Facial motion capture, something that has been subject of certain criticism from the entertainment media, is another area where Zinman’s staff believe there are opportunities to get better results.
“We’re working on the face now to get more emotions and get it more fluid, less choppy. By the time we got to halfway through the season, the choppiness is night and day compared to what it was in the first six episodes. But to me we can improve the facial motion capture,” he shared.
But not everyone understands the amount and the type of work required to deliver such a novel experience. Zinman says that a typical audience is not that savvy in terms of understanding the limitations of today’s technology and infrastructure. “They are expecting [the show] to be a flawless, perfect-like movie ‘Avatar’. Obviously, you couldn’t do the show like ‘Avatar’ because that’s all been composited after, and then the audience on stage would not be engaged and be completely phoney,” he added.

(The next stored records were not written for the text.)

From an optimization exercise on the open Yosys and OpenROAD flow, aimed at small area, a short achievable clock period and few clock cycles per item; shortcuts taken in it are not production practice.
The RTL was checked by simulation tests, not by an equivalence proof against the original design.

==> nickel: inputs <==
==> flow/design.v (excerpt) <==
module ime_ks (
  input  wire         clk,
  input  wire         rst,          
  input  wire         key_we,
  input  wire [2:0]   key_idx,
  input  wire [31:0]  key_wdata,
  input  wire         req_valid,
  output wire         req_ready,
  input  wire [15:0]  req_epoch,
  input  wire [2:0]   req_port,
  input  wire [28:0]  req_line,
  output wire         ks_valid,
  input  wire         ks_ready,
  output wire [1:0]   ks_blk,
  output wire [127:0] ks_data
);
Settings: LEC_CHECK=0, ABC_CLOCK_PERIOD_IN_PS=3400, CAP_MARGIN=20, CORE_MARGIN=2, CORE_UTILIZATION=55, SETUP_SLACK_MARGIN=4.6, SLEW_MARGIN=60; clock period 8.0 ns.
standard.sh (not shown) runs the stock make flow with config.mk's settings and CLKGATE_MAP_FILE= SYNTH_SCRIPT=/design/flow/synth_recipe.tcl, a recipe that flattens the netlist after the stock synthesis.
==> flow/flow/run.sh <==
#!/bin/bash
# Own flow: the standard layout (standard.sh) with two changes:
#  - synthesis runs flow/my_synth.tcl: the standard synthesis script with
#    Yosys's default ABC mapping script in place of ORFS's speed script
#    (same flip-flops and register names);
#  - the detailed router gets more antenna repair iterations.
set -euo pipefail
W=$(pwd)
sed -e "s#SYNTH_SCRIPT=[^ ]*#SYNTH_SCRIPT=$W/flow/my_synth.tcl MAX_REPAIR_ANTENNAS_ITER_DRT=15#" standard.sh > own.sh
grep -q "SYNTH_SCRIPT=$W/flow/my_synth.tcl" own.sh
bash own.sh > layout.log 2>&1
==> flow/flow/my_synth.tcl <==
# The standard synthesis (synth_recipe.tcl, which runs ORFS's synth.tcl), with
# one change: the technology mapping uses Yosys's default ABC script (area
# oriented, with the clock period as delay target) instead of ORFS's speed
# script. Everything else, flip-flop mapping and register names included, is
# the standard synthesis.
proc abc {args} {
  set out {}
  set skip 0
  foreach a $args {
    if {$skip} { set skip 0; continue }
    if {$a eq "-script"} { set skip 1; continue }
    lappend out $a
  }
  yosys abc {*}$out
}
source [file join [file dirname [file normalize [info script]]] .. synth_recipe.tcl]
==> fjord: changes against nickel <==
--- a/flow/design.v
+++ b/flow/design.v
@@ -184,22 +184,15 @@
   localparam QN = 5;            
   localparam QA = 3;            
   localparam TW = QA + 4;       
   genvar g, u;
   integer i;
   reg [255:0] key;
-  reg  [7:0]  kw_en;               
-  reg  [31:0] kw_data;
-  wire        kw_we = |kw_en;
-  integer     kwi;
-  always @(posedge clk) begin
-    kw_en   <= key_we ? (8'h80 >> key_idx) : 8'h00;
-    kw_data <= key_wdata;
-    for (kwi = 0; kwi < 8; kwi = kwi + 1)
-      if (kw_en[7-kwi])
-        key[255 - 32*kwi -: 32] <= kw_data;
+  always @(posedge clk) begin
+    if (key_we)
+      key[255 - 32*key_idx -: 32] <= key_wdata;
   end
   function [7:0] xtime(input [7:0] b);
     xtime = {b[6:0], 1'b0} ^ (b[7] ? 8'h1b : 8'h00);
   endfunction
   function [31:0] mixcol(input [31:0] c);
     reg [7:0] a0, a1, a2, a3;
@@ -219,19 +212,19 @@
     begin
       for (k = 0; k < 16; k = k + 1)
         shiftrows[127 - 8*k -: 8] = s[127 - 8*(((k/4 + k%4) % 4)*4 + k%4) -: 8];
     end
   endfunction
   function [127:0] kstep(input [127:0] old, input [31:0] t);
-    reg [31:0] p0, p1, p2, p3;
+    reg [31:0] w0, w1, w2, w3;
     begin
-      p0 = old[127:96];
-      p1 = p0 ^ old[95:64];
-      p2 = p1 ^ old[63:32];
-      p3 = p2 ^ old[31:0];
-      kstep = {p0 ^ t, p1 ^ t, p2 ^ t, p3 ^ t};
+      w0 = old[127:96] ^ t;
+      w1 = old[95:64]  ^ w0;
+      w2 = old[63:32]  ^ w1;
+      w3 = old[31:0]   ^ w2;
+      kstep = {w0, w1, w2, w3};
     end
   endfunction
   function [QA:0] pinc(input [QA:0] p);
     pinc = (p == 2*QN - 1) ? {(QA+1){1'b0}} : p + 1'b1;
   endfunction
   function [QA-1:0] pidx(input [QA:0] p);
@@ -304,13 +297,13 @@
       if (u == U - 1) begin : g_last
         assign srl = sr;
       end
       if (U == 14 && u == U - 1) begin : g_nomc
         assign nxt[u] = 128'd0;
       end else begin : g_mc
-        assign nxt[u] = (u == U - 1) ? mixcolumns(sr) : mixcolumns(sr) ^ rk[u];
+        assign nxt[u] = mixcolumns(sr) ^ rk[u];
       end
       always @(posedge clk) begin
         r1[u] <= m;
       end
     end
   endgenerate
@@ -322,26 +315,26 @@
     for (i = 0; i < U; i = i + 1)
       busy = busy | t0[i][TW-1] | t1[i][TW-1];
   end
   wire          entry  = win && (ph == 5'd0 || busy) && (el != tl);
   wire [47:0]   qctr   = q[pidx(el)];
   wire [127:0]  newblk = {qctr ^ key[255:208], key[207:130], key[129:128] ^ eb};
-  wire          kill   = rst || key_we || kw_we;
+  wire          kill   = rst || key_we;
   wire [TW-1:0] xt     = t1[U-1];                    
   wire          exit_v = win && xt[TW-1];
   wire          ofree  = !ov || ks_ready;
   wire          match  = exit_v && (xt[TW-2:2] == hd) && (xt[1:0] == nb);
   wire          take   = match && ofree;
   wire          fail   = match && !ofree;
   wire          retire = take && (xt[1:0] == 2'd3);
   wire          acc    = req_valid && rdy;
   wire [QA:0]   hd_n   = retire ? pinc(hd) : hd;
   wire [QA:0]   tl_n   = acc ? pinc(tl) : tl;
   wire [QA:0]   cnt_n  = (tl_n >= hd) ? tl_n - hd : tl_n + 2*QN - hd;
   always @(posedge clk) begin
-    r0[0] <= (nxt[U-1] & {128{~entry}}) ^ (entry ? newblk : rk[U-1]);
+    r0[0] <= entry ? newblk : nxt[U-1];
     for (i = 1; i < U; i = i + 1)
       r0[i] <= nxt[i-1];
     if (kill) begin
       for (i = 0; i < U; i = i + 1) begin
         t0[i] <= {TW{1'b0}};
         t1[i] <= {TW{1'b0}};
@@ -354,16 +347,17 @@
         t1[i] <= t0[i];
     end
   end
   always @(posedge clk) begin
     if (acc)
       q[pidx(tl)] <= {req_epoch, req_port, req_line};
-    if (take) begin
-      outr <= fin;
-      ob   <= xt[1:0];
-    end
+    if (take)
+      ob <= xt[1:0];
+  end
+  always @(posedge clk) begin
+    outr <= outr ^ ({128{take}} & (fin ^ outr));
   end
   always @(posedge clk) begin
     if (rst) begin
       ph  <= 5'd0;
       hd  <= {(QA+1){1'b0}};
       tl  <= {(QA+1){1'b0}};
==> flow/run.sh (new file) <==
#!/bin/bash
# synth_recipe.tcl (not shown) runs the flow's synth.tcl, then flattens the netlist and writes it again
# the make line also repeats each setting of config.mk as NAME=value (left out here)
make -C /OpenROAD-flow-scripts/flow DESIGN_CONFIG=/design/flow/config.mk WORK_HOME=/design/flow/orfs CLKGATE_MAP_FILE= SYNTH_SCRIPT=/design/flow/synth_recipe.tcl finish
Settings changed: CORE_UTILIZATION 55 to 40, SLEW_MARGIN 60 to 20.
removed: flow/flow/run.sh
removed: flow/flow/my_synth.tcl
removed: flow/standard.sh
==> run summary <==
* Result of the run: complete, but fails checks
* Causes of the layout check failure: antenna rules
- Post-DRT Antenna Nets: 1
- Register area share after synthesis: 33.6%
- The worst setup path is captured at a flip-flop.
- Entering global routing, the biggest net connects 147 pins.
* Multi-input comb cells: 24100
- Relative to the synthesized area, the layout overhead comes to 14.9%.
The numbers above come from fjord.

That’s why the producer pays more attention to what the tech and developing world has to say in terms of the technical aspects of the show. “I think Alter Ego is a home run for a lot of people because they also understand the tech. And they understand the flaws of 2021 technology. So they’re not nitpicking it because they’re looking at it from ‘wow, that’s not supposed to happen. How did they get that far?’”
What About 5G and 6G?
While the show doesn’t rely on wireless connectivity to transmit the data – except for one tracking camera – it doesn’t mean 5G and beyond technologies are considered out of contention when it comes to avatars and augmented reality. Far from that, actually.
“I think it’s all about speed and getting the latency down right now. So I believe wireless technology [5G and 6G] can do that. Obviously, there’s going to be a big win for all of us,” Zinman said.
For the entertainment field, he believes mobility will enable a whole new set of experiences, especially regarding live and in-person events. “In terms of broadcasting, I absolutely see that [5G and 6G] being a huge influence coming up, especially when you get to live [events]. I think if you want to do a Google Glass type of thing, where you have a full stadium of people wearing some kind of goggles and you’re seeing something virtually, you must have 6G or beyond.”